Road show planned, bank chief tells analysts
Bank of Bermuda's top management will go on a road show to speak to the investment community in the United States before the end of the year, according to Henry Smith, the bank's chief executive officer.
The bank has been talking about going on a road show since it launched on the Nasdaq in April, 2002 to tout the stock as a good buy - but has put off a trip time and time again.
Yesterday Mr. Smith, on a pre-recorded call for analysts following the bank's third quarter results, pledged to take the bank on a tour by the end of 2003.
"I would like to confirm that it is still our intention to engage more directly with the investment community, particularly in the US, through a series of road show presentations," he said. "We would prefer to do this with a full management team, however, and, unfortunately, our chief financial officer's (Ed Gomez) recovery from surgery has taken rather longer than anticipated. We hope he will be back with us soon so that we can schedule a US visit before year end."
In October last year Mr. Smith and other management said during a conference call with analysts following that year's third quarter results that the bank wanted to go on a road show to tout its shares to investors, but would not not be putting forward an offering.
At the time management said they would not be making projections on the company's earnings until the bank was followed more closely and research is published on them.
And in the conference call for the following quarter, held in January, 2003, Mr. Smith responded to a question that few investment analysts are aware of the Nasdaq listing and said the bank was planning a road show this year.
"We're conscious that we have to ramp that up,'' Mr. Smith said. "And certainly over the next quarter to six months, we do plan on getting out and talking to both analysts and investors. We do believe we're a bit of a unique organisation. And that is all the more reason for us to get a chance to sit down in front of our investors and explain what we think we are and where we think we are going.''
Then in early July this year Mr. Smith said the bank would not be taking its shares on a road show in the US until the markets improved.
He said that there was no point of the bank going on a road show without an offering - and they would not do an offering until the stock markets had turned around.
When asked about the move, Mr. Smith said: "It is a little tricky, but what we have done is we have started making contacts, visiting selectively with buyers and analysts in the States.

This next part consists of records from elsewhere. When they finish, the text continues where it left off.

==> flow/design.v (excerpt) <==
module datapath (clk, writenum, readnum, write, datapath_in, vsel, loada, loadb, loadc, shift, asel, bsel, ALUop, loads, Z_out, datapath_out);
export LEC_CHECK = 0
export ABC_AREA = 1
export CAP_MARGIN = 20
export CELL_PAD_IN_SITES_GLOBAL_PLACEMENT = 2
export CORE_ASPECT_RATIO = 0.5
export CORE_MARGIN = 10
export CORE_UTILIZATION = 45
export CTS_CLUSTER_DIAMETER = 356
export CTS_CLUSTER_SIZE = 98
export PLACE_DENSITY = 0.38
export SETUP_SLACK_MARGIN = 1.19
export SLEW_MARGIN = 20
export TNS_END_PERCENT = 5
create_clock -name core_clock -period 5.5 [get_ports {clk}]
run.sh (not shown) runs the stock make flow with config.mk's settings and CLKGATE_MAP_FILE=.
Then changed:
ABC_AREA = not set   (was 1)
CELL_PAD_IN_SITES_GLOBAL_PLACEMENT = not set   (was 2)
CORE_ASPECT_RATIO = not set   (was 0.5)
CORE_MARGIN = 2   (was 10)
CORE_UTILIZATION = 40   (was 45)
CTS_CLUSTER_DIAMETER = not set   (was 356)
CTS_CLUSTER_SIZE = not set   (was 98)
PLACE_DENSITY = not set   (was 0.38)
SETUP_SLACK_MARGIN = not set   (was 1.19)
TNS_END_PERCENT = not set   (was 5)
clock period = 5.29 ns   (was 5.5 ns; I/O delays follow)
Result: Final area came out higher by 6.0%; core utilization drops by 1.9 points; count of clock-buffer cells in the layout climbs by 1; global-route usage fell by 0.10 points; die area came out lower by 11%.
Then changed:
clock period = 5.5 ns   (was 5.29 ns; I/O delays follow)
Effect: Clock power falls by about 7%. Worst hold slack got worse by 0.0046 ns. Global-route usage rises by 0.22 points. Non-clock buffer count falls by 20. Routed wire length stays flat. Design area falls by 2.1%. Clock-buffer cell count does not change. First-iteration DRC count rises by 33%. Final cell count falls by 1.8%. Die size does not change.
Then changed:
CORE_UTILIZATION = 64   (was 40)
SETUP_SLACK_MARGIN = 0.89   (was not set)
clock period = 3.05 ns   (was 5.5 ns; I/O delays follow)
The new run completed and failed the layout checks on setup timing.
Total power increases by 100%.
Cell count climbs by 2.2%.
Die size fell by 37%.
Wire length climbs by about 70%.
Via count came out higher by about 40%.
Global-route usage came out higher by 28 points.
Critical path depth is unchanged.
Utilization rises by 41 points.
Setup slack loses 2.6 ns.
Register-to-register slack degrades by 3.2 ns.
Area after synthesis stays the same.

* * *

== v39 ==
Starting RTL as in the previous note.
Settings: LEC_CHECK=0, CAP_MARGIN=20, CELL_PAD_IN_SITES_GLOBAL_PLACEMENT=1, CORE_ASPECT_RATIO=1.76, CORE_MARGIN=3, CORE_UTILIZATION=53, CTS_CLUSTER_SIZE=83, GPL_ROUTABILITY_DRIVEN=0, MAX_ROUTING_LAYER=met4, PLACE_DENSITY=0.65, SLEW_MARGIN=40, TNS_END_PERCENT=15; clock period 3.65 ns.
Final checks on v39, whose flow otherwise completed, came back failing, citing negative setup slack.
diff inputs: v39 => v20
# v39
export LEC_CHECK = 0
export CAP_MARGIN = 20
export CELL_PAD_IN_SITES_GLOBAL_PLACEMENT = 1
export CORE_ASPECT_RATIO = 1.76
export CORE_MARGIN = 3
export CORE_UTILIZATION = 53
export CTS_CLUSTER_SIZE = 83
export GPL_ROUTABILITY_DRIVEN = 0
export MAX_ROUTING_LAYER = met4
export PLACE_DENSITY = 0.65
export SLEW_MARGIN = 40
export TNS_END_PERCENT = 15
create_clock -name core_clock -period 3.65 [get_ports {clk}]
# v20
export LEC_CHECK = 0
export CAP_MARGIN = 20
export CORE_MARGIN = 2
export CORE_UTILIZATION = 58
export SLEW_MARGIN = 20
create_clock -name core_clock -period 2.97 [get_ports {clk}]
Notes after the runs:
- Each of v39 and v20 falls short of a clean finish.
- What the final checks of v20 revealed, after a flow that finished every stage, was a layout that fails on negative setup slack.
- Every stage of v39 finished as expected; the final checks, on the other hand, flagged negative setup slack, which means the layout fails.
- Reported for v39 and v20, netlist area before placement turned out identical to the last digit.
- Total sequential power: v20 > v39
- Relative to v39, the synthesis-to-layout area growth of v20 is higher by 5.2 points.
Input changes introduced in v53 (baseline for comparison: v20):
# v20
export LEC_CHECK = 0
export CAP_MARGIN = 20
export CORE_MARGIN = 2
export CORE_UTILIZATION = 58
export SLEW_MARGIN = 20
create_clock -name core_clock -period 2.97 [get_ports {clk}]
# v53
export LEC_CHECK = 0
export CAP_MARGIN = 20
export CORE_MARGIN = 2
export CORE_UTILIZATION = 68
export SETUP_SLACK_MARGIN = -0.29
export SLEW_MARGIN = 20
create_clock -name core_clock -period 4.37 [get_ports {clk}]
[summary]
v53 did not finish: a tool error stopped it during 4_1_cts. From the logs: v20 reached the end of the flow and failed the layout checks with negative setup slack. Compared with v20, in v53 overall die width fell about 7%; top-level port count did not really move; distinct cell type count of the synthesized netlist roughly the same. Diff v20 -> v53: routability congestion estimate from global placement increased about 5%, cell total after placement decreased 71.
The inputs of v59 differ from those of v53 as listed below.
# v53
export LEC_CHECK = 0
export CAP_MARGIN = 20
export CORE_MARGIN = 2
export CORE_UTILIZATION = 68
export SETUP_SLACK_MARGIN = -0.29
export SLEW_MARGIN = 20
create_clock -name core_clock -period 4.37 [get_ports {clk}]
# v59
export LEC_CHECK = 0
export CAP_MARGIN = 20
export CORE_MARGIN = 2
export CORE_UTILIZATION = 65
export MAX_ROUTING_LAYER = met4
export SLEW_MARGIN = 20
export TNS_END_PERCENT = 5
create_clock -name core_clock -period 2.97 [get_ports {clk}]
- Ran to the end and failed final checks on negative setup slack: v59.
- [v59] x dimension of the die rose 2.2% relative to v53
- v59 ends up with a share of the core filled by cells before placement that is 2.9 points lower than in v53.
- In terms of cell area after synthesis, v53 and v59 differ only marginally.
- Diff v53 -> v59 | height of the die | increase of 2.7 um
- | instance count after placement with tap cells included | higher: v59 |
- v59 against v53: pre-CTS setup slack shows a reduction of 1.17 ns; die area up 650 um^2; placed instance area now sits higher.
- Re placeable core area: v59 and v53 aren't equal, and the higher value belongs to v59.
The inputs of v8 differ from those of v59 as listed below.
# v59
export LEC_CHECK = 0
export CAP_MARGIN = 20
export CORE_MARGIN = 2
export CORE_UTILIZATION = 65
export MAX_ROUTING_LAYER = met4
export SLEW_MARGIN = 20
export TNS_END_PERCENT = 5
create_clock -name core_clock -period 2.97 [get_ports {clk}]
# v8
export LEC_CHECK = 0
export ABC_AREA = 1
export CAP_MARGIN = 20
export CORE_MARGIN = 2
export CORE_UTILIZATION = 65
export CTS_CLUSTER_SIZE = 85
export SETUP_SLACK_MARGIN = -0.09
export SLEW_MARGIN = 20
create_clock -name core_clock -period 2.94 [get_ports {clk}]
==> comparison <==
Finished, but not clean: v8, with negative setup slack.
Summary of v8 over v59: routed wire length picked up an extra 3000 um, area of the chip picked up an extra about 1.8%, via count picked up an extra 1513.
Of the two values seen for type of the worst setup path, in -> reg was produced by v8 and reg -> reg by v59.
Data-path buffer share of cell area in the final layout: v8 lower than v59
Power figures rest on the tool's default switching activity, not on a simulated workload.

"But we have been reluctant to do a full road show because while we did the listing, we actually never did an offering with it."
Two weeks later Mr. Smith apologised to investment analysts and investors for not having made a trip to meet with them since the company listed during the company's second quarter conference call.
He told investment analysts and investors that he and other senior management had been remiss in not making the trip earlier: "We have been a bit negligent. We need to get out to people and we should have responded more quickly..."
But the bank's investor relations department yesterday stressed that a trip by bank management to meet with investors would be a "relationship building" exercise rather than a full-fledged road show as would happen if the bank was doing a stock offering.
Mr. Smith told callers at the time that the trip probably would not take place until Mr. Gomez, was released from hospital where he is currently recovering from back surgery.